### [Records supplied]

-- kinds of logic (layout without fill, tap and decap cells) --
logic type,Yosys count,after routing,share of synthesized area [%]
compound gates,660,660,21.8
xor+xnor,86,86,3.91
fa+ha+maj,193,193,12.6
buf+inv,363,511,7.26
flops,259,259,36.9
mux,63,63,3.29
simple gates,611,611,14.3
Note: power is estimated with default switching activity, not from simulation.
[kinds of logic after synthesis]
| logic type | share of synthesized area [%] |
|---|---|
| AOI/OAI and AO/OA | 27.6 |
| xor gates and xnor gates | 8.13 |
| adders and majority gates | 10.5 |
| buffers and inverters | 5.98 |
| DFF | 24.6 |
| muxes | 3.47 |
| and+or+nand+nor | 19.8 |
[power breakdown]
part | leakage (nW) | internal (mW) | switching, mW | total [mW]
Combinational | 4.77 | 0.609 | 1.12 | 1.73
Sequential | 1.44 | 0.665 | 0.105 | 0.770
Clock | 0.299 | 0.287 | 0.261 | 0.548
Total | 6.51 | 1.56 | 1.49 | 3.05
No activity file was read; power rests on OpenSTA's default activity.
===== src/hw/rtl/rpa_ctrl.sv =====
// Request sequencer: issues memory reads, then modifies and writes back.
module rpa_ctrl #(
  parameter int PAGES      = 32768,
  parameter int COUNT_BITS = 16,
  localparam int AW        = (PAGES > 1) ? $clog2(PAGES) : 1,
  localparam int DW        = $clog2(PAGES + 1),
  localparam int EW        = (DW > rpa_pkg::END_W) ? DW : rpa_pkg::END_W
) (
  input  logic                             clk_i,
  input  logic                             rst_ni,
  // request channel
  input  logic                             start,
  output logic                             busy,
  input  logic [1:0]                       op_i,
  input  logic [rpa_pkg::PAGE_W-1:0]       page_index_i,
  // configuration
  input  logic                             cfg_valid_i,
  output logic                             cfg_ready_o,
  input  logic                             cfg_index_i,
  input  logic [rpa_pkg::CFG_DATA_W-1:0]   cfg_data_i,
  // results
  output logic                             done_o,
  output logic [rpa_pkg::STATUS_W-1:0]     status_o,
  output logic [rpa_pkg::PAGE_W-1:0]       alloc_page_o,
  output logic                             page_released_o,
  output logic                             sole_owner_o,
  output logic [rpa_pkg::CNT_OUT_W-1:0]    ref_count_o,
  // count memory
  input  logic                             cnt_ready_i,
  output rpa_pkg::mem_ctl_t                cnt_ctl_o,
  output logic [AW-1:0]                    cnt_addr_o,
  output logic [COUNT_BITS-1:0]            cnt_wdata_o,
  input  logic [COUNT_BITS-1:0]            cnt_rdata_i,
  // stack memory
  output rpa_pkg::mem_ctl_t                stk_ctl_o,
  output logic [AW-1:0]                    stk_addr_o,
  output logic [AW-1:0]                    stk_wdata_o,
  input  logic [AW-1:0]                    stk_rdata_i
);

  rpa_pkg::fsm_e state_q, state_d;

  logic                           exec;
  logic                           accept;
  rpa_pkg::op_e                   op_q;
  logic [AW-1:0]                  page_q;
  logic                           inr_q, inr;
  logic [rpa_pkg::PAGE_W-1:0]     first_q;
  logic [rpa_pkg::END_W-1:0]      end_q;
  logic [DW-1:0]                  depth_q, depth_d;
  logic [DW-1:0]                  fresh_q, fresh_d;
  logic [EW-1:0]                  end_ext, eff_end, pool;

  // result registers
  logic                           done_q;
  rpa_pkg::status_e               status_q, status_d;
  logic [AW-1:0]                  apage_q, apage_d;
  logic                           rel_q, rel_d;
  logic                           sole_q, sole_d;
  logic [COUNT_BITS-1:0]          cnt_q, cnt_d;

  // write-back strobes of the execute cycle
  logic                           cnt_wr, stk_wr;
  logic [AW-1:0]                  cnt_waddr;
  logic [COUNT_BITS-1:0]          cnt_wval;
  logic [COUNT_BITS-1:0]          c;

  // Next state
  always_comb begin
    state_d = state_q;
    unique case (state_q)
      rpa_pkg::FSM_IDLE: begin
        if (accept) state_d = rpa_pkg::FSM_EXEC;
      end
      rpa_pkg::FSM_EXEC: state_d = rpa_pkg::FSM_IDLE;
      default:           state_d = rpa_pkg::FSM_IDLE;
    endcase
  end

  // FSM outputs
  always_comb begin
    exec = 1'b0;
    busy = !cnt_ready_i;
    unique case (state_q)
      rpa_pkg::FSM_IDLE: ;
      rpa_pkg::FSM_EXEC: begin
        exec = 1'b1;
        busy = 1'b1;
      end
      default: busy = 1'b1;
    endcase
  end

  assign accept = start && !busy;

  // Usable range, clipped to the memory size
  always_comb begin
    end_ext = EW'(end_q);
    eff_end = (end_ext > EW'(PAGES)) ? EW'(PAGES) : end_ext;
    pool    = (eff_end > EW'(first_q)) ? eff_end - EW'(first_q) : '0;
    inr     = (page_index_i >= first_q) && (EW'(page_index_i) < eff_end);
  end

  // Execute: modify what the memories returned
  always_comb begin
    c         = cnt_rdata_i;
    status_d  = rpa_pkg::STS_OK;
    apage_d   = '0;
    rel_d     = 1'b0;
    sole_d    = 1'b0;
    cnt_d     = '0;
    cnt_wr    = 1'b0;
    cnt_waddr = page_q;
    cnt_wval  = '0;
    stk_wr    = 1'b0;
    depth_d   = depth_q;
    fresh_d   = fresh_q;
    if (op_q == rpa_pkg::OP_ALLOC) begin
      if (depth_q != '0) begin
        apage_d = stk_rdata_i;
        depth_d = depth_q - DW'(1);
        cnt_wr  = 1'b1;
      end else if (EW'(fresh_q) < pool) begin
        apage_d = AW'(eff_end - EW'(1) - EW'(fresh_q));
        fresh_d = fresh_q + DW'(1);
        cnt_wr  = 1'b1;
      end else begin
        status_d = rpa_pkg::STS_NO_PAGE;
      end
      if (cnt_wr) begin
        cnt_waddr = apage_d;
        cnt_wval  = COUNT_BITS'(1);
        cnt_d     = COUNT_BITS'(1);
      end
    end else if (!inr_q) begin
      status_d = rpa_pkg::STS_RANGE;
    end else begin
      case (op_q)
        rpa_pkg::OP_FREE: begin
          if (c > COUNT_BITS'(1)) begin
            cnt_d    = c - COUNT_BITS'(1);
            cnt_wval = cnt_d;
            cnt_wr   = 1'b1;
          end else if (c == COUNT_BITS'(1)) begin
            cnt_wr = 1'b1;
            // last reference: back onto the stack unless it is full
            if (depth_q < DW'(PAGES)) begin
              stk_wr  = 1'b1;
              depth_d = depth_q + DW'(1);
              rel_d   = 1'b1;
            end
          end else begin
            status_d = rpa_pkg::STS_NOT_OWN;
          end
        end
        rpa_pkg::OP_ADD_REF: begin
          if (c == '1) begin
            status_d = rpa_pkg::STS_OVERFLOW;
            cnt_d    = c;
          end else begin
            cnt_d    = c + COUNT_BITS'(1);
            cnt_wval = cnt_d;
            cnt_wr   = 1'b1;
          end
        end
        rpa_pkg::OP_SPLIT: begin
          if (c == COUNT_BITS'(1)) begin
            sole_d = 1'b1;
            cnt_d  = c;
          end else if (c > COUNT_BITS'(1)) begin
            cnt_d    = c - COUNT_BITS'(1);
            cnt_wval = cnt_d;
            cnt_wr   = 1'b1;
          end else begin
            status_d = rpa_pkg::STS_NOT_OWN;
          end
        end
        default: ;
      endcase
    end
  end

  // Memory ports: reads at accept, writes during execute
  always_comb begin
    cnt_ctl_o.rd_en = accept && (op_i != rpa_pkg::OP_ALLOC) && inr;
    cnt_ctl_o.wr_en = exec && cnt_wr;
    cnt_addr_o      = exec ? cnt_waddr : AW'(page_index_i);
    cnt_wdata_o     = cnt_wval;
    stk_ctl_o.rd_en = accept && (op_i == rpa_pkg::OP_ALLOC) && (depth_q != '0);
    stk_ctl_o.wr_en = exec && stk_wr;
    stk_addr_o      = exec ? AW'(depth_q) : AW'(depth_q - DW'(1));
    stk_wdata_o     = page_q;
  end

  // Control state
  always_ff @(posedge clk_i or negedge rst_ni) begin
    if (!rst_ni) begin
      state_q <= rpa_pkg::FSM_IDLE;
      depth_q <= '0;
      fresh_q <= '0;
      done_q  <= 1'b0;
      first_q <= '0;
      end_q   <= rpa_pkg::END_W'(32768);
    end else begin
      state_q <= state_d;
      done_q  <= exec;
      if (exec) begin
        depth_q <= depth_d;
        fresh_q <= fresh_d;
      end
      if (cfg_valid_i && cfg_ready_o) begin
        unique case (rpa_pkg::cfg_e'(cfg_index_i))
          rpa_pkg::CFG_FIRST_PAGE: first_q <= cfg_data_i[rpa_pkg::PAGE_W-1:0];
          rpa_pkg::CFG_END_PAGE:   end_q   <= cfg_data_i;
          default: ;
        endcase
      end
    end
  end

  // Request and result payload
  always_ff @(posedge clk_i) begin
    if (accept) begin
      op_q   <= rpa_pkg::op_e'(op_i);
      page_q <= AW'(page_index_i);
      inr_q  <= inr;
    end
    if (exec) begin
      status_q <= status_d;
      apage_q  <= apage_d;
      rel_q    <= rel_d;
      sole_q   <= sole_d;
      cnt_q    <= cnt_d;
    end
  end

  assign cfg_ready_o     = 1'b1;
  assign done_o          = done_q;
  assign status_o        = status_q;
  assign alloc_page_o    = rpa_pkg::PAGE_W'(apage_q);
  assign page_released_o = rel_q;
  assign sole_owner_o    = sole_q;
  assign ref_count_o     = rpa_pkg::CNT_OUT_W'(cnt_q);

endmodule
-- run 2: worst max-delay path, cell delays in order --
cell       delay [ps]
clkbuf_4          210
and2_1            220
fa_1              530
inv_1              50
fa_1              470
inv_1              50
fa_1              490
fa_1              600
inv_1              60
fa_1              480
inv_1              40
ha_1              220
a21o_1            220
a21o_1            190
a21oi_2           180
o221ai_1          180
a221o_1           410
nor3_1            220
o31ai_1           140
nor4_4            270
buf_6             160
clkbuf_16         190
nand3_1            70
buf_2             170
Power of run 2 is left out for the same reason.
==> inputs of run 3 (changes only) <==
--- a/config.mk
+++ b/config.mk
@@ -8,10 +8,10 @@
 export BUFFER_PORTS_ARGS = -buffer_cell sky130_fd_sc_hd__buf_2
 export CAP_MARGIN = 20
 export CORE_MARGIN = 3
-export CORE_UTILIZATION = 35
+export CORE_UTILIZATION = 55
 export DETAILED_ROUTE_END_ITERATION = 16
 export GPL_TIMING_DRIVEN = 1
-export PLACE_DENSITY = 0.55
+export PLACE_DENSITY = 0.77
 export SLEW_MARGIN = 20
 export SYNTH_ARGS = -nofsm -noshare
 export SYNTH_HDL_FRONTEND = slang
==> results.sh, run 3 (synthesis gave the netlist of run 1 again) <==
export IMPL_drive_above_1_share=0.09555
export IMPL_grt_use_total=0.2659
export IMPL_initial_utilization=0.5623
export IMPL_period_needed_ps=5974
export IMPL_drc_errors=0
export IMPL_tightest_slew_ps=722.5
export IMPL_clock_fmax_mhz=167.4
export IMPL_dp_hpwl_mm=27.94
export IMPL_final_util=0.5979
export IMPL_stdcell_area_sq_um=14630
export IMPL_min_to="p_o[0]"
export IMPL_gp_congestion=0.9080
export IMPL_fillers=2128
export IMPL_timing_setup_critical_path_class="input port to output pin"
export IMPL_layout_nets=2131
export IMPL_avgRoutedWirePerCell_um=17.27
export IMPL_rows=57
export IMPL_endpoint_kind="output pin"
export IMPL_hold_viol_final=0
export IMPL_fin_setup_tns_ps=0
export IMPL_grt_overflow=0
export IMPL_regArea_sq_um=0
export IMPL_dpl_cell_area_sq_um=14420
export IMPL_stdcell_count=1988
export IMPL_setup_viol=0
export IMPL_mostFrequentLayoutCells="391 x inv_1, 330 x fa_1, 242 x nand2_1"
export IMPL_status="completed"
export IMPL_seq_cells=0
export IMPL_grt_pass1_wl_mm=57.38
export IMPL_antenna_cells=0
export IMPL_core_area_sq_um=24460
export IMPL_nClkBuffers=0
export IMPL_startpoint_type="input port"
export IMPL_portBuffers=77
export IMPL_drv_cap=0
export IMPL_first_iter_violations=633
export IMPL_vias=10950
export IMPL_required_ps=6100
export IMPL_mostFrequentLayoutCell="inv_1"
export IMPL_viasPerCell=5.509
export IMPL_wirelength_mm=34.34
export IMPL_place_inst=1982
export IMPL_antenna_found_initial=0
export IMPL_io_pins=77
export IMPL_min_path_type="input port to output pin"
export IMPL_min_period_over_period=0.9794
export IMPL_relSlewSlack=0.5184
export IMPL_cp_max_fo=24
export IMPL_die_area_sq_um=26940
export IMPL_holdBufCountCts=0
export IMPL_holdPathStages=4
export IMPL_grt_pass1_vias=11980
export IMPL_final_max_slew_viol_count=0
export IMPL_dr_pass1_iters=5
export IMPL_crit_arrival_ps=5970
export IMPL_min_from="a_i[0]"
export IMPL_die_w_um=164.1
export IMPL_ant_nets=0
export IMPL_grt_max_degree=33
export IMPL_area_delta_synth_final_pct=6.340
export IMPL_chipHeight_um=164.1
--- config.mk ---
export PLATFORM = sky130hd
export DESIGN_NAME = lpcp_divider
export DESIGN_NICKNAME = d
export VERILOG_FILES = /design/src/sv/lpcp_pkg.sv /design/src/sv/lpcp_divider.sv
export SDC_FILE = /design/constraint.sdc
export NUM_CORES = 2
export LEC_CHECK = 0
export BUFFER_PORTS_ARGS = -buffer_cell sky130_fd_sc_hd__buf_2
export CAP_MARGIN = 20
export CORE_ASPECT_RATIO = 1.1
export CORE_MARGIN = 4
export CORE_UTILIZATION = 45
export DETAILED_ROUTE_END_ITERATION = 6
export PLACE_DENSITY = 0.6
export SLEW_MARGIN = 25
export SYNTH_ARGS = -nofsm -noshare
export SYNTH_HDL_FRONTEND = slang
export SYNTH_SLANG_ARGS = --single-unit
export TNS_END_PERCENT = 5
--- constraint.sdc ---
create_clock -name clk -period 3.3 [get_ports clk]
set_input_delay 0.33 -clock clk [delete_from_list [all_inputs] [get_ports clk]]
set_output_delay 0.33 -clock clk [all_outputs]
set_load 0.02 [all_outputs]
--- src/sv/lpcp_pkg.sv ---
// Shared types and constants for the lidar point to camera projection block.
// Depends on nothing; every other file imports it.
`default_nettype none
package lpcp_pkg;

  // Configuration register indexes.
  localparam logic [2:0] REG_ROT0  = 3'd0;
  localparam logic [2:0] REG_ROT1  = 3'd1;
  localparam logic [2:0] REG_ROT2  = 3'd2;
  localparam logic [2:0] REG_TRANS = 3'd3;
  localparam logic [2:0] REG_FOCAL = 3'd4;
  localparam logic [2:0] REG_PRINC = 3'd5;
  localparam logic [2:0] REG_IMAGE = 3'd6;
  localparam logic [2:0] REG_MIND  = 3'd7;

  localparam int CoefW  = 18;   // signed Q1.16 coefficient
  localparam int PointW = 24;   // signed Q13.10 coordinate
  localparam int CamW   = 28;   // camera frame coordinate, Q.10
  localparam int ProdW  = 61;   // Q21.10 times camera coordinate
  localparam int NumW   = 62;   // projection numerator
  localparam int DenW   = 37;   // depth times 1024
  localparam int RemW   = 49;   // remainder once the numerator is below 4096 * den
  localparam int QuoW   = 12;   // pixel index bits

  localparam logic [23:0] ImageReset = 24'd2950400;
  localparam logic [15:0] MinDepthReset = 16'd205;
  localparam logic [7:0]  ColourMax = 8'd250;
  localparam logic signed [CamW-1:0] DepthFull = 28'sd8192;

  // Side information that travels alongside the two dividers.
  typedef struct packed {
    logic       ok;
    logic [7:0] depth;
  } side_t;

  function automatic logic signed [CoefW-1:0] coef(input logic [53:0] packed_row,
                                                   input int k);
    coef = $signed(packed_row[k*CoefW +: CoefW]);
  endfunction

endpackage
`default_nettype wire

--- src/sv/lpcp_divider.sv ---
// Pipelined restoring divider: one quotient bit per register stage.
// Depends on lpcp_pkg for the operand widths.
`default_nettype none
module lpcp_divider
  import lpcp_pkg::*;
(
  input  wire logic             clk,
  input  wire logic             en,
  input  wire logic [RemW-1:0]  num,
  input  wire logic [DenW-1:0]  den,
  output logic      [QuoW-1:0]  quo
);

  logic [RemW-1:0] rem  [QuoW+1];
  logic [DenW-1:0] dsr  [QuoW+1];
  logic [QuoW-1:0] qacc [QuoW+1];

  assign rem[0]  = num;
  assign dsr[0]  = den;
  assign qacc[0] = '0;

  for (genvar j = 0; j < QuoW; j++) begin : g_step
    localparam int Sh = QuoW - 1 - j;
    logic [RemW-1:0] trial;
    logic            ge;
    assign trial = {{(RemW-DenW){1'b0}}, dsr[j]} << Sh;
    assign ge    = rem[j] >= trial;
    always_ff @(posedge clk) begin
      if (en) begin
        rem[j+1]  <= ge ? rem[j] - trial : rem[j];
        dsr[j+1]  <= dsr[j];
        qacc[j+1] <= {qacc[j][QuoW-2:0], ge};
      end
    end
  end

  assign quo = qacc[QuoW];

endmodule
`default_nettype wire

### [Work instruction]
Taking the entries above, print exactly the lines starting at the line with "simple gates,611,611,14.3" and ending at the line with "Total | 6.51 | 1.56 | 1.49 | 3.05", both included.

### [Output for this exercise]
simple gates,611,611,14.3
Note: power is estimated with default switching activity, not from simulation.
[kinds of logic after synthesis]
| logic type | share of synthesized area [%] |
|---|---|
| AOI/OAI and AO/OA | 27.6 |
| xor gates and xnor gates | 8.13 |
| adders and majority gates | 10.5 |
| buffers and inverters | 5.98 |
| DFF | 24.6 |
| muxes | 3.47 |
| and+or+nand+nor | 19.8 |
[power breakdown]
part | leakage (nW) | internal (mW) | switching, mW | total [mW]
Combinational | 4.77 | 0.609 | 1.12 | 1.73
Sequential | 1.44 | 0.665 | 0.105 | 0.770
Clock | 0.299 | 0.287 | 0.261 | 0.548
Total | 6.51 | 1.56 | 1.49 | 3.05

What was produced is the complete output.